Temos como certo que a determinação concreta da pena é, a par do julgamento da matéria de facto, a mais árdua tarefa do julgador criminal, não havendo orientações infalíveis ou indiscutíveis para a sua realização, havendo sempre que considerar um relativo subjetivismo neste campo, balizado, todavia, pelas fronteiras legais.

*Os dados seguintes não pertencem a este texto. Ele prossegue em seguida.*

From an optimization exercise on the open Yosys and OpenROAD flow, aimed at small area, a short achievable clock period and few clock cycles per item; shortcuts taken in it are not production practice.
Where RTL was checked, it was by simulation tests only, not by an equivalence proof against the original.

==> job 3035: inputs <==
## subtitle_pixel_src_over_blend_unit
module subtitle_pixel_src_over_blend_unit #(
  parameter int unsigned MaxCanvasDim = spsob_pkg::MaxCanvasDim
) (
  input  wire logic              clk_i,
  input  wire logic              rst_ni,
  input  wire logic              start,
  output logic                   busy,
  input  wire logic [103:0]      req_i,
  output logic                   done_o,
  output logic [56:0]            res_o,
  input  wire logic              cfg_valid_i,
  output logic                   cfg_ready_o,
  input  wire logic              cfg_index_i,
  input  wire logic [12:0]       cfg_data_i
);
clock: 24.0 ns
lec_check: 0
cap_margin: 20
core_margin: 2
core_utilization: 40
slew_margin: 20
standard.sh (not shown) runs the stock make flow with config.mk's settings and CLKGATE_MAP_FILE= SYNTH_SCRIPT=/design/flow/synth_recipe.tcl, a recipe that flattens the netlist after the stock synthesis.
==> flow/flow/run.sh <==
#!/bin/bash
# Standard layout flow with two changes:
#  - synthesis runs Yosys's synth with -noabc (the final ABC mapping still runs), so the
#    hand-built adder trees reach the full-adder extraction as written;
#  - timing repair aims for SETUP_SLACK_MARGIN ns of setup slack.
set -euo pipefail
sed '1s/yosys synth -nofsm -noshare /yosys synth -nofsm -noshare -noabc /' synth_recipe.tcl > synth_noabc.tcl
grep -q -- '-noabc' synth_noabc.tcl
bash standard.sh SYNTH_SCRIPT="$PWD/synth_noabc.tcl" SETUP_SLACK_MARGIN=17 finish > make_finish.log 2>&1
==> job 8499 (differences from job 3035) <==
--- a/flow/design.v
+++ b/flow/design.v
@@ -13,18 +13,18 @@
 `default_nettype wire
 `default_nettype none
 module spsob_div_cell #(
   parameter int unsigned Bit = 0
 ) (
   input  wire logic [15:0] r_i,
-  input  wire logic [7:0]  d_i,
+  input  wire logic [7:0]  dn_i,    
   output logic [15:0]      r_o,
   output logic             q_o
 );
   logic [9:0] diff;
-  assign diff = {1'b0, r_i[Bit+8:Bit]} - {2'b00, d_i};
+  assign diff = {1'b0, r_i[Bit+8:Bit]} + {2'b11, dn_i} + 10'd1;
   assign q_o  = !diff[9];
   always_comb begin
     r_o = r_i;
     r_o[Bit+8] = 1'b0;
     if (q_o) r_o[Bit+7:Bit] = diff[7:0];
   end
@@ -870,18 +870,18 @@
     assign w3[l] = ge3_q[l] ? fa3_q : xq3_q;
     spsob_mul8x8 u_p (.a(w3[l]), .b(df3_q[8*l +: 8]), .p(p3[l]));
     spsob_mul8x8 u_v (.a(d3_q[8*l +: 8]), .b(xr3_q), .p(v3[l]));
     assign vs3[l] = {1'b0, v3[l][7:0]} + {1'b0, v3[l][15:8]};
     assign e3[l]  = v3[l][15:8] + {7'd0, (vs3[l] >= 9'd255)};
   end
-  logic [7:0]  oa4_q;
+  logic [7:0]  oan4_q;
   logic        we4_q;
   logic [23:0] idx4_q, m4_q, e4_q;
   logic [47:0] p4_q;
   always_ff @(posedge clk_i) begin
-    oa4_q  <= fa3_q + xq3_q;
+    oan4_q <= ~(fa3_q + xq3_q);
     we4_q  <= we3_q;
     idx4_q <= idx3_q;
     m4_q   <= m3_q;
     for (int l = 0; l < 3; l++) begin
       p4_q[16*l +: 16] <= p3[l];
       e4_q[8*l +: 8]   <= e3[l];
@@ -890,22 +890,22 @@
   logic [15:0] t4   [3];
   logic [15:0] r4_7 [3];
   logic [15:0] r4_6 [3];
   logic [1:0]  q4   [3];
   for (genvar l = 0; l < 3; l++) begin : g_s5
     assign t4[l] = p4_q[16*l +: 16] + {8'd0, e4_q[8*l +: 8]};
-    spsob_div_cell #(.Bit(7)) u_b7 (.r_i(t4[l]),   .d_i(oa4_q), .r_o(r4_7[l]), .q_o(q4[l][1]));
-    spsob_div_cell #(.Bit(6)) u_b6 (.r_i(r4_7[l]), .d_i(oa4_q), .r_o(r4_6[l]), .q_o(q4[l][0]));
+    spsob_div_cell #(.Bit(7)) u_b7 (.r_i(t4[l]),   .dn_i(oan4_q), .r_o(r4_7[l]), .q_o(q4[l][1]));
+    spsob_div_cell #(.Bit(6)) u_b6 (.r_i(r4_7[l]), .dn_i(oan4_q), .r_o(r4_6[l]), .q_o(q4[l][0]));
   end
-  logic [7:0]  oa5_q;
+  logic [7:0]  oan5_q;
   logic        we5_q;
   logic [23:0] idx5_q, m5_q;
   logic [13:0] r5_q [3];
   logic [1:0]  q5_q [3];
   always_ff @(posedge clk_i) begin
-    oa5_q  <= oa4_q;
+    oan5_q <= oan4_q;
     we5_q  <= we4_q;
     idx5_q <= idx4_q;
     m5_q   <= m4_q;
     for (int l = 0; l < 3; l++) begin
       r5_q[l] <= r4_6[l][13:0];
       q5_q[l] <= q4[l];
@@ -913,23 +913,23 @@
   end
   logic [15:0] r5_5 [3];
   logic [15:0] r5_4 [3];
   logic [15:0] r5_3 [3];
   logic [2:0]  q5   [3];
   for (genvar l = 0; l < 3; l++) begin : g_s6
-    spsob_div_cell #(.Bit(5)) u_b5 (.r_i({2'b00, r5_q[l]}), .d_i(oa5_q), .r_o(r5_5[l]), .q_o(q5[l][2]));
-    spsob_div_cell #(.Bit(4)) u_b4 (.r_i(r5_5[l]), .d_i(oa5_q), .r_o(r5_4[l]), .q_o(q5[l][1]));
-    spsob_div_cell #(.Bit(3)) u_b3 (.r_i(r5_4[l]), .d_i(oa5_q), .r_o(r5_3[l]), .q_o(q5[l][0]));
+    spsob_div_cell #(.Bit(5)) u_b5 (.r_i({2'b00, r5_q[l]}), .dn_i(oan5_q), .r_o(r5_5[l]), .q_o(q5[l][2]));
+    spsob_div_cell #(.Bit(4)) u_b4 (.r_i(r5_5[l]), .dn_i(oan5_q), .r_o(r5_4[l]), .q_o(q5[l][1]));
+    spsob_div_cell #(.Bit(3)) u_b3 (.r_i(r5_4[l]), .dn_i(oan5_q), .r_o(r5_3[l]), .q_o(q5[l][0]));
   end
-  logic [7:0]  oa6_q;
+  logic [7:0]  oan6_q;
   logic        we6_q;
   logic [23:0] idx6_q, m6_q;
   logic [10:0] r6_q [3];
   logic [4:0]  q6_q [3];
   always_ff @(posedge clk_i) begin
-    oa6_q  <= oa5_q;
+    oan6_q <= oan5_q;
     we6_q  <= we5_q;
     idx6_q <= idx5_q;
     m6_q   <= m5_q;
     for (int l = 0; l < 3; l++) begin
       r6_q[l] <= r5_3[l][10:0];
       q6_q[l] <= {q5_q[l], q5[l]};
@@ -938,18 +938,18 @@
   logic [15:0] r6_2 [3];
   logic [15:0] r6_1 [3];
   logic [15:0] r6_0 [3];
   logic [2:0]  q6   [3];
   logic [23:0] ch6;
   for (genvar l = 0; l < 3; l++) begin : g_s7
-    spsob_div_cell #(.Bit(2)) u_b2 (.r_i({5'd0, r6_q[l]}), .d_i(oa6_q), .r_o(r6_2[l]), .q_o(q6[l][2]));
-    spsob_div_cell #(.Bit(1)) u_b1 (.r_i(r6_2[l]), .d_i(oa6_q), .r_o(r6_1[l]), .q_o(q6[l][1]));
-    spsob_div_cell #(.Bit(0)) u_b0 (.r_i(r6_1[l]), .d_i(oa6_q), .r_o(r6_0[l]), .q_o(q6[l][0]));
+    spsob_div_cell #(.Bit(2)) u_b2 (.r_i({5'd0, r6_q[l]}), .dn_i(oan6_q), .r_o(r6_2[l]), .q_o(q6[l][2]));
+    spsob_div_cell #(.Bit(1)) u_b1 (.r_i(r6_2[l]), .dn_i(oan6_q), .r_o(r6_1[l]), .q_o(q6[l][1]));
+    spsob_div_cell #(.Bit(0)) u_b0 (.r_i(r6_1[l]), .dn_i(oan6_q), .r_o(r6_0[l]), .q_o(q6[l][0]));
     assign ch6[8*l +: 8] = m6_q[8*l +: 8] + ({q6_q[l], q6[l]} & {8{we6_q}});
   end
   logic [56:0] res7_q;
   always_ff @(posedge clk_i) begin
-    res7_q <= {we6_q, idx6_q, oa6_q, ch6};
+    res7_q <= {we6_q, idx6_q, ~oan6_q, ch6};
   end
   assign res_o = res7_q;
 endmodule
 `default_nettype wire
==> flow/flow/run.sh (replaced) <==
#!/bin/bash
# Standard layout flow with these changes:
#  - synthesis runs Yosys's synth with -noabc (the final ABC mapping still runs), so the
#    hand-built adder trees reach the full-adder extraction as written;
#  - port buffers are sky130_fd_sc_hd__buf_2 (every port is still buffered);
#  - larger clock-tree sink clusters;
#  - timing repair aims for SETUP_SLACK_MARGIN ns of setup slack.
set -euo pipefail
sed '1s/yosys synth -nofsm -noshare /yosys synth -nofsm -noshare -noabc /' synth_recipe.tcl > synth_noabc.tcl
grep -q -- '-noabc' synth_noabc.tcl
bash standard.sh SYNTH_SCRIPT="$PWD/synth_noabc.tcl" SETUP_SLACK_MARGIN=17 \
  "BUFFER_PORTS_ARGS=-buffer_cell sky130_fd_sc_hd__buf_2" \
  CTS_CLUSTER_SIZE=30 CTS_CLUSTER_DIAMETER=150 CORE_UTILIZATION=60 \
  finish > make_finish.log 2>&1
==> job 8838 (differences from job 3035) <==
==> flow/flow/run.sh (replaced) <==
#!/bin/bash
# Standard layout, with timing repair aimed below the clock period.
set -euo pipefail
bash standard.sh SETUP_SLACK_MARGIN=17 finish > make_finish.log 2>&1
==> notes.md <==
- The highest worst setup slack belongs to job 8499, the lowest to job 3035.
- Of job 8499 and job 8838, job 8838 has the higher first-iteration DRC count (gap about 16%, measured against job 8838).
- Of job 3035 and job 8838, job 3035 has the higher global-route usage (gap 0.28 points).
- Clock skew, highest first: job 8838, job 3035, job 8499.
- The highest count of clock-buffer cells in the layout belongs to job 8838, the lowest to job 8499.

Contudo, podemos dizer que a fixação da medida concreta da pena é um raciocínio jurídico-penal, temperado por uma sempre dificilmente alcançável finura na ponderação global do circunstancialismo apurado, através do qual o julgador, partindo sempre do mínimo da moldura penal, avança no quantum punitivo contabilizando as agravantes em direção ao limite superior da pena, para, depois, retroceder, mediante a consideração das atenuantes, em direção ao limite inferior desta, sem prejuízo de, neste percurso, efetuar operações simultâneas num sentido ou noutro, em virtude de eventualmente poderem surgir circunstâncias ambivalentes ou antinómicas, tudo isto nunca ultrapassando a culpa do agente e nunca fazendo perigar as necessidades de prevenção geral e especial, tarefas estas (consideração dos graus de culpa e de prevenção) que constituem o imprescindível passo prévio a partir do qual se desenvolvem aqueloutras operações.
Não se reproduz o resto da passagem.